Saved data entries
##########

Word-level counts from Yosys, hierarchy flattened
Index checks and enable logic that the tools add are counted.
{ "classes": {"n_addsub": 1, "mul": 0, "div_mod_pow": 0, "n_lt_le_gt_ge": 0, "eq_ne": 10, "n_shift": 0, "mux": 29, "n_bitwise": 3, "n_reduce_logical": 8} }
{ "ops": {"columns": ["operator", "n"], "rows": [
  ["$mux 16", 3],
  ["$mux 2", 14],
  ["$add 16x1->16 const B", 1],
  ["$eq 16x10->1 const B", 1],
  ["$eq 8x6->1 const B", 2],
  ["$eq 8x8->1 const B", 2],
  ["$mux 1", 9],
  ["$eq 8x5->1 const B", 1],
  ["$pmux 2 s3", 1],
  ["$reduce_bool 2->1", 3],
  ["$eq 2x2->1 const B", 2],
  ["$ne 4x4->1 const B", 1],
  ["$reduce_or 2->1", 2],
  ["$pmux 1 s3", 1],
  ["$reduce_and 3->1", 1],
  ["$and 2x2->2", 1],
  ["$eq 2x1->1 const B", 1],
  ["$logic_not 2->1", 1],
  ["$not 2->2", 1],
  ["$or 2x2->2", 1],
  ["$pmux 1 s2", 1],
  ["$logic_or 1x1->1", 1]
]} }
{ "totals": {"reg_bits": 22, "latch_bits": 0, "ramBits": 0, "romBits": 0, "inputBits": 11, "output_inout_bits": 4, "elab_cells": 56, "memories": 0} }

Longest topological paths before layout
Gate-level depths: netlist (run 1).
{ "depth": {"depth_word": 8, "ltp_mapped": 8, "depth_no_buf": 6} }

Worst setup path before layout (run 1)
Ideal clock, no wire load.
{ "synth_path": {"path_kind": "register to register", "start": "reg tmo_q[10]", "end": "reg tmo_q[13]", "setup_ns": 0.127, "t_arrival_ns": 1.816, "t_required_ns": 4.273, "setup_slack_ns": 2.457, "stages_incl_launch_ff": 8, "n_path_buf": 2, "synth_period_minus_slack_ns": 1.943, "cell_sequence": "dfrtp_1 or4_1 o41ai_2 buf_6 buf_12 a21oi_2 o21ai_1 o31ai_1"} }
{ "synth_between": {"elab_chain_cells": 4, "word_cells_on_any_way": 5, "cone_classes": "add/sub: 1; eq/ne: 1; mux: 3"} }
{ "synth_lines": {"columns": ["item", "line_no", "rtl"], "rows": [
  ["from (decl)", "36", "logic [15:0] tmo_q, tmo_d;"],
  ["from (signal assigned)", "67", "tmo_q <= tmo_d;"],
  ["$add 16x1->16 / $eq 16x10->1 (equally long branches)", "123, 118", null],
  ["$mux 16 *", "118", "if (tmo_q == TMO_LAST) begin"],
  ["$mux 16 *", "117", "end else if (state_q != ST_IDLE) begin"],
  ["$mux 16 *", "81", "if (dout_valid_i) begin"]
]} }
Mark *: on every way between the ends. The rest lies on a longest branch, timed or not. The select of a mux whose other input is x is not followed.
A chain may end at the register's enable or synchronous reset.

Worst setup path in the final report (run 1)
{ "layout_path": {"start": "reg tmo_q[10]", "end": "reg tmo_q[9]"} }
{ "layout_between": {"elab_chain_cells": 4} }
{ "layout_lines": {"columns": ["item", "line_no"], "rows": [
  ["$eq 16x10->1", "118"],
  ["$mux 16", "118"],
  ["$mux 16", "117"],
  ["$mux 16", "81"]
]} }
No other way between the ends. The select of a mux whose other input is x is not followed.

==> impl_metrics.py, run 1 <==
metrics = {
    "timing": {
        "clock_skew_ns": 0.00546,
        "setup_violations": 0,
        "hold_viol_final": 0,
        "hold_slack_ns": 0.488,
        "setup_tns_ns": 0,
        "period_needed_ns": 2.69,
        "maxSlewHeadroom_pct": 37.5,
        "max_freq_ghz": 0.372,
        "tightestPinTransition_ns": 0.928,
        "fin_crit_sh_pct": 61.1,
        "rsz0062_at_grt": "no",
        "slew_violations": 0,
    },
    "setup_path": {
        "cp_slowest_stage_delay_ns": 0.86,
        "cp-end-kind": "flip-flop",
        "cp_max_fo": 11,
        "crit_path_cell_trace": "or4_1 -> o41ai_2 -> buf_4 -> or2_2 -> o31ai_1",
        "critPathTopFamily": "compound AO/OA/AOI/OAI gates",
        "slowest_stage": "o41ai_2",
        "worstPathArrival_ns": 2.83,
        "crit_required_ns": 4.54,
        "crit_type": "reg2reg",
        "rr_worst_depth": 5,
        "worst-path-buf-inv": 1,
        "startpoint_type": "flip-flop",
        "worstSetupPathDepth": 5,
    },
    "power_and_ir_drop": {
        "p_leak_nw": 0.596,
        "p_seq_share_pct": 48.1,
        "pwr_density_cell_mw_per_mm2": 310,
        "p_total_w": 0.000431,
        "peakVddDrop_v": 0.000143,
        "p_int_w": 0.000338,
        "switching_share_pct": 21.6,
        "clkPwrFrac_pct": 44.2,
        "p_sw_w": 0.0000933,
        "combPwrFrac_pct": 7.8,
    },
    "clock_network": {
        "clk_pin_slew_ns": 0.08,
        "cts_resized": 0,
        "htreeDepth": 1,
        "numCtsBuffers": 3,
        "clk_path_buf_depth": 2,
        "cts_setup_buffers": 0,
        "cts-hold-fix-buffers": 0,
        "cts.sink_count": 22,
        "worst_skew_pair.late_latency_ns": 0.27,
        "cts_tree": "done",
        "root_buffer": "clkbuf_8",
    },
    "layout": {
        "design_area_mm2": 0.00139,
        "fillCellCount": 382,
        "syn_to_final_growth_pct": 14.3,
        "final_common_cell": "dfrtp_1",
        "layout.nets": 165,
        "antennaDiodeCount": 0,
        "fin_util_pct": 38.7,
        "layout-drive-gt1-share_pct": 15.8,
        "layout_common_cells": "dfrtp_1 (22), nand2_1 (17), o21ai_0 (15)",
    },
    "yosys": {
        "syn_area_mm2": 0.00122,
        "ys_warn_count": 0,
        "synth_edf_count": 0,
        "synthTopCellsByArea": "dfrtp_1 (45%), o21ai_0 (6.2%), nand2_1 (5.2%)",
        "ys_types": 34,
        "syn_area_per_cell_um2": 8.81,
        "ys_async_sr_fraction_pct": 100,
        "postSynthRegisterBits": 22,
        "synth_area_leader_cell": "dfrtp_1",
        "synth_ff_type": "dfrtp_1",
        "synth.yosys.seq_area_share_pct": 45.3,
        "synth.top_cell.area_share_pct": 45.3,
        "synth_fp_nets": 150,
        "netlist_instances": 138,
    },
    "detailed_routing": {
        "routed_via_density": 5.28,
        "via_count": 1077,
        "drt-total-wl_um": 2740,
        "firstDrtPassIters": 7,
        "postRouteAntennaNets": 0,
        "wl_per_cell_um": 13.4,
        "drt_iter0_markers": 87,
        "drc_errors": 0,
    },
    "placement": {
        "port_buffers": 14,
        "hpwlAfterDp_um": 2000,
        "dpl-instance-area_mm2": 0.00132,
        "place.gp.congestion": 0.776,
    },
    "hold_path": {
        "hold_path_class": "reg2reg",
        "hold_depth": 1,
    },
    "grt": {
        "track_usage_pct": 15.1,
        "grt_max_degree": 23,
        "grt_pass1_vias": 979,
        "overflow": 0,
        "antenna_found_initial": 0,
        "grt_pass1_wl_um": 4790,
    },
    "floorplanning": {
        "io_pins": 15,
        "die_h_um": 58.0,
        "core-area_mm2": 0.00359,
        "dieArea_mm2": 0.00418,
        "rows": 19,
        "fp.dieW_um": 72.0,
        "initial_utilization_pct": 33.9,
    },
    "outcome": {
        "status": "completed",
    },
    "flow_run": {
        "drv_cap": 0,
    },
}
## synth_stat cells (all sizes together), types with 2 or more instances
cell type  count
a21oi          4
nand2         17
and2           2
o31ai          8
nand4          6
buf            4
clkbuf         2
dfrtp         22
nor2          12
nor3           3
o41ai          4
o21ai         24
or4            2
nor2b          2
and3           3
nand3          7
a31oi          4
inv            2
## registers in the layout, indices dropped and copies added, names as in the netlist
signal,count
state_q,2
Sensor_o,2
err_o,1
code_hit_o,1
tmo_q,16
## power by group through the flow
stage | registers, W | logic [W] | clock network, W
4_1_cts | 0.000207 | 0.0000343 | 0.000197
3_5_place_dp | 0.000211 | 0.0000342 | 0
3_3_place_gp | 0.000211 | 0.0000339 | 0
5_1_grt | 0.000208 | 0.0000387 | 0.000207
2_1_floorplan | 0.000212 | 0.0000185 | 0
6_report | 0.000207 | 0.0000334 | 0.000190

##########

§ Instructions for the task
Please output the exact lines of the records above, beginning with the first and stopping after the line that holds "Ideal clock, no wire load.", and nothing else.

§ Response to this task
Word-level counts from Yosys, hierarchy flattened
Index checks and enable logic that the tools add are counted.
{ "classes": {"n_addsub": 1, "mul": 0, "div_mod_pow": 0, "n_lt_le_gt_ge": 0, "eq_ne": 10, "n_shift": 0, "mux": 29, "n_bitwise": 3, "n_reduce_logical": 8} }
{ "ops": {"columns": ["operator", "n"], "rows": [
  ["$mux 16", 3],
  ["$mux 2", 14],
  ["$add 16x1->16 const B", 1],
  ["$eq 16x10->1 const B", 1],
  ["$eq 8x6->1 const B", 2],
  ["$eq 8x8->1 const B", 2],
  ["$mux 1", 9],
  ["$eq 8x5->1 const B", 1],
  ["$pmux 2 s3", 1],
  ["$reduce_bool 2->1", 3],
  ["$eq 2x2->1 const B", 2],
  ["$ne 4x4->1 const B", 1],
  ["$reduce_or 2->1", 2],
  ["$pmux 1 s3", 1],
  ["$reduce_and 3->1", 1],
  ["$and 2x2->2", 1],
  ["$eq 2x1->1 const B", 1],
  ["$logic_not 2->1", 1],
  ["$not 2->2", 1],
  ["$or 2x2->2", 1],
  ["$pmux 1 s2", 1],
  ["$logic_or 1x1->1", 1]
]} }
{ "totals": {"reg_bits": 22, "latch_bits": 0, "ramBits": 0, "romBits": 0, "inputBits": 11, "output_inout_bits": 4, "elab_cells": 56, "memories": 0} }

Longest topological paths before layout
Gate-level depths: netlist (run 1).
{ "depth": {"depth_word": 8, "ltp_mapped": 8, "depth_no_buf": 6} }

Worst setup path before layout (run 1)
Ideal clock, no wire load.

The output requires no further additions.